Activity -
All records are to be restated exactly, each line as it reads.

Data listing -
—————
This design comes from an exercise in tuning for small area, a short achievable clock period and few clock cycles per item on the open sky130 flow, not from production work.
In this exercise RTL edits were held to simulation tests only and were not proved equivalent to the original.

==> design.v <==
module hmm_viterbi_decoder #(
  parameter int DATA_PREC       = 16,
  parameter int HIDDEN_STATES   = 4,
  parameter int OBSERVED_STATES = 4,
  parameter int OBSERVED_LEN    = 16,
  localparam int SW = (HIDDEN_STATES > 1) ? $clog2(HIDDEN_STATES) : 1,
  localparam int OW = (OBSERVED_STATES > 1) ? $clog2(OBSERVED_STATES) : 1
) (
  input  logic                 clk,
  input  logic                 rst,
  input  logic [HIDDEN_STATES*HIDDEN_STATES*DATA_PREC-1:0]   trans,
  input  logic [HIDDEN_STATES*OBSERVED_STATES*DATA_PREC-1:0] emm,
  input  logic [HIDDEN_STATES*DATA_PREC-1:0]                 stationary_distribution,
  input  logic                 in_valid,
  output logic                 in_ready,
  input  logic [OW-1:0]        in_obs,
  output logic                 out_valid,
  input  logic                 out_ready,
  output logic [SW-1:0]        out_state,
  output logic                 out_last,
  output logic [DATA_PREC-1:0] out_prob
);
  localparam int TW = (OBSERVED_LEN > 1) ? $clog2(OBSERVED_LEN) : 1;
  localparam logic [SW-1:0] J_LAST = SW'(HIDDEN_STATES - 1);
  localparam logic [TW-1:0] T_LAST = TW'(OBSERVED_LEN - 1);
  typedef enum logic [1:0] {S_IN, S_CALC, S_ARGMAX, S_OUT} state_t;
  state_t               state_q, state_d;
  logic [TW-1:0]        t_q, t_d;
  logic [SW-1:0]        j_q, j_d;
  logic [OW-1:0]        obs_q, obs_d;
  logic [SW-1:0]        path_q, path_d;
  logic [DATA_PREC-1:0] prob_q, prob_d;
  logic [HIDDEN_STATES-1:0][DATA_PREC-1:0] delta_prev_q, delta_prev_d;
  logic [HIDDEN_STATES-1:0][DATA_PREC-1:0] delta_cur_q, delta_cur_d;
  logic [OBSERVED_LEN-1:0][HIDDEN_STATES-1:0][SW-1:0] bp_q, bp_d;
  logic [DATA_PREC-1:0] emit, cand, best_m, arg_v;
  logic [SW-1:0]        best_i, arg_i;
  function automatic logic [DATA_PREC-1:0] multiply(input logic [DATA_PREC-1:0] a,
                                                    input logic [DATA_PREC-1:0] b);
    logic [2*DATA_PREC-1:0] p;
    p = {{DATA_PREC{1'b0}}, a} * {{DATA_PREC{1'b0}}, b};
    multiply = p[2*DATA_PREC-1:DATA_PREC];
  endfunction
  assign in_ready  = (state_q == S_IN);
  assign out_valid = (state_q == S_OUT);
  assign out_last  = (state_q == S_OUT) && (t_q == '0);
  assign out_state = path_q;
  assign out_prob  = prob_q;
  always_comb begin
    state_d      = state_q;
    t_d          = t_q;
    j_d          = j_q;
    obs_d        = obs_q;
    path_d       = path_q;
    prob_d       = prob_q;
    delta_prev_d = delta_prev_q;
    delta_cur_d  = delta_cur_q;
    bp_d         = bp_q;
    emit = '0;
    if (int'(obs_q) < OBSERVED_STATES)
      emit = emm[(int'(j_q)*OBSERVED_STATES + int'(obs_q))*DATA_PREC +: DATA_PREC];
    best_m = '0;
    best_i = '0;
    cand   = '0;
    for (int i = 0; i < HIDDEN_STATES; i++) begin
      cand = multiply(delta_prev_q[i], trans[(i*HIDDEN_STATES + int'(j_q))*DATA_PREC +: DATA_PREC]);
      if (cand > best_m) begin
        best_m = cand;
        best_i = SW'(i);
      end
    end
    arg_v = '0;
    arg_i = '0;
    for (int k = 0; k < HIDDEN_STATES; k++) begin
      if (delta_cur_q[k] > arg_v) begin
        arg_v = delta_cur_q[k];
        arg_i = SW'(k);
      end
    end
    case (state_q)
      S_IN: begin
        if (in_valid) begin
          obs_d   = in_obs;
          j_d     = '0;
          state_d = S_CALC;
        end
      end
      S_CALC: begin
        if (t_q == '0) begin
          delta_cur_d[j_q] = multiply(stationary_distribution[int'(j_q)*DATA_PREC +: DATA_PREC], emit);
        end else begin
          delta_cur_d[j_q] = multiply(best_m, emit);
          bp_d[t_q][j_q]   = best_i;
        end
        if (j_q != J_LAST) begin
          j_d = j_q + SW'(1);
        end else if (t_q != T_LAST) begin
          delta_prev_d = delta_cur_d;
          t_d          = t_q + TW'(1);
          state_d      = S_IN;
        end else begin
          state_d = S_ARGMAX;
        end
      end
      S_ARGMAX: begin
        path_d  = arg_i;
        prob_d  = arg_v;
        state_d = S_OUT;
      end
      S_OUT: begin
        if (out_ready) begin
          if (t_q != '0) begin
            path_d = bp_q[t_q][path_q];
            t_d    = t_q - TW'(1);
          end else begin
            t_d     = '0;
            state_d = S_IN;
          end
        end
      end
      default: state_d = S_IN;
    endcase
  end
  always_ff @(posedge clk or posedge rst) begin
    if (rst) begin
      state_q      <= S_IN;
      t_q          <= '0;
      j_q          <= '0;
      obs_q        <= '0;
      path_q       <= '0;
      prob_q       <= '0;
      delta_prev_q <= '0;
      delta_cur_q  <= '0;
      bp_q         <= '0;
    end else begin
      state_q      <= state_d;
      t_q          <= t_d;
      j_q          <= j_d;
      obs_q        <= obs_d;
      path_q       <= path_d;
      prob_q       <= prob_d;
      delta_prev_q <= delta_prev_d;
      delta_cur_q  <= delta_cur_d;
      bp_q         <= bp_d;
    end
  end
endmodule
—————
Output for this exercise -
This design comes from an exercise in tuning for small area, a short achievable clock period and few clock cycles per item on the open sky130 flow, not from production work.
In this exercise RTL edits were held to simulation tests only and were not proved equivalent to the original.

==> design.v <==
module hmm_viterbi_decoder #(
  parameter int DATA_PREC       = 16,
  parameter int HIDDEN_STATES   = 4,
  parameter int OBSERVED_STATES = 4,
  parameter int OBSERVED_LEN    = 16,
  localparam int SW = (HIDDEN_STATES > 1) ? $clog2(HIDDEN_STATES) : 1,
  localparam int OW = (OBSERVED_STATES > 1) ? $clog2(OBSERVED_STATES) : 1
) (
  input  logic                 clk,
  input  logic                 rst,
  input  logic [HIDDEN_STATES*HIDDEN_STATES*DATA_PREC-1:0]   trans,
  input  logic [HIDDEN_STATES*OBSERVED_STATES*DATA_PREC-1:0] emm,
  input  logic [HIDDEN_STATES*DATA_PREC-1:0]                 stationary_distribution,
  input  logic                 in_valid,
  output logic                 in_ready,
  input  logic [OW-1:0]        in_obs,
  output logic                 out_valid,
  input  logic                 out_ready,
  output logic [SW-1:0]        out_state,
  output logic                 out_last,
  output logic [DATA_PREC-1:0] out_prob
);
  localparam int TW = (OBSERVED_LEN > 1) ? $clog2(OBSERVED_LEN) : 1;
  localparam logic [SW-1:0] J_LAST = SW'(HIDDEN_STATES - 1);
  localparam logic [TW-1:0] T_LAST = TW'(OBSERVED_LEN - 1);
  typedef enum logic [1:0] {S_IN, S_CALC, S_ARGMAX, S_OUT} state_t;
  state_t               state_q, state_d;
  logic [TW-1:0]        t_q, t_d;
  logic [SW-1:0]        j_q, j_d;
  logic [OW-1:0]        obs_q, obs_d;
  logic [SW-1:0]        path_q, path_d;
  logic [DATA_PREC-1:0] prob_q, prob_d;
  logic [HIDDEN_STATES-1:0][DATA_PREC-1:0] delta_prev_q, delta_prev_d;
  logic [HIDDEN_STATES-1:0][DATA_PREC-1:0] delta_cur_q, delta_cur_d;
  logic [OBSERVED_LEN-1:0][HIDDEN_STATES-1:0][SW-1:0] bp_q, bp_d;
  logic [DATA_PREC-1:0] emit, cand, best_m, arg_v;
  logic [SW-1:0]        best_i, arg_i;
  function automatic logic [DATA_PREC-1:0] multiply(input logic [DATA_PREC-1:0] a,
                                                    input logic [DATA_PREC-1:0] b);
    logic [2*DATA_PREC-1:0] p;
    p = {{DATA_PREC{1'b0}}, a} * {{DATA_PREC{1'b0}}, b};
    multiply = p[2*DATA_PREC-1:DATA_PREC];
  endfunction
  assign in_ready  = (state_q == S_IN);
  assign out_valid = (state_q == S_OUT);
  assign out_last  = (state_q == S_OUT) && (t_q == '0);
  assign out_state = path_q;
  assign out_prob  = prob_q;
  always_comb begin
    state_d      = state_q;
    t_d          = t_q;
    j_d          = j_q;
    obs_d        = obs_q;
    path_d       = path_q;
    prob_d       = prob_q;
    delta_prev_d = delta_prev_q;
    delta_cur_d  = delta_cur_q;
    bp_d         = bp_q;
    emit = '0;
    if (int'(obs_q) < OBSERVED_STATES)
      emit = emm[(int'(j_q)*OBSERVED_STATES + int'(obs_q))*DATA_PREC +: DATA_PREC];
    best_m = '0;
    best_i = '0;
    cand   = '0;
    for (int i = 0; i < HIDDEN_STATES; i++) begin
      cand = multiply(delta_prev_q[i], trans[(i*HIDDEN_STATES + int'(j_q))*DATA_PREC +: DATA_PREC]);
      if (cand > best_m) begin
        best_m = cand;
        best_i = SW'(i);
      end
    end
    arg_v = '0;
    arg_i = '0;
    for (int k = 0; k < HIDDEN_STATES; k++) begin
      if (delta_cur_q[k] > arg_v) begin
        arg_v = delta_cur_q[k];
        arg_i = SW'(k);
      end
    end
    case (state_q)
      S_IN: begin
        if (in_valid) begin
          obs_d   = in_obs;
          j_d     = '0;
          state_d = S_CALC;
        end
      end
      S_CALC: begin
        if (t_q == '0) begin
          delta_cur_d[j_q] = multiply(stationary_distribution[int'(j_q)*DATA_PREC +: DATA_PREC], emit);
        end else begin
          delta_cur_d[j_q] = multiply(best_m, emit);
          bp_d[t_q][j_q]   = best_i;
        end
        if (j_q != J_LAST) begin
          j_d = j_q + SW'(1);
        end else if (t_q != T_LAST) begin
          delta_prev_d = delta_cur_d;
          t_d          = t_q + TW'(1);
          state_d      = S_IN;
        end else begin
          state_d = S_ARGMAX;
        end
      end
      S_ARGMAX: begin
        path_d  = arg_i;
        prob_d  = arg_v;
        state_d = S_OUT;
      end
      S_OUT: begin
        if (out_ready) begin
          if (t_q != '0) begin
            path_d = bp_q[t_q][path_q];
            t_d    = t_q - TW'(1);
          end else begin
            t_d     = '0;
            state_d = S_IN;
          end
        end
      end
      default: state_d = S_IN;
    endcase
  end
  always_ff @(posedge clk or posedge rst) begin
    if (rst) begin
      state_q      <= S_IN;
      t_q          <= '0;
      j_q          <= '0;
      obs_q        <= '0;
      path_q       <= '0;
      prob_q       <= '0;
      delta_prev_q <= '0;
      delta_cur_q  <= '0;
      bp_q         <= '0;
    end else begin
      state_q      <= state_d;
      t_q          <= t_d;
      j_q          <= j_d;
      obs_q        <= obs_d;
      path_q       <= path_d;
      prob_q       <= prob_d;
      delta_prev_q <= delta_prev_d;
      delta_cur_q  <= delta_cur_d;
      bp_q         <= bp_d;
    end
  end
endmodule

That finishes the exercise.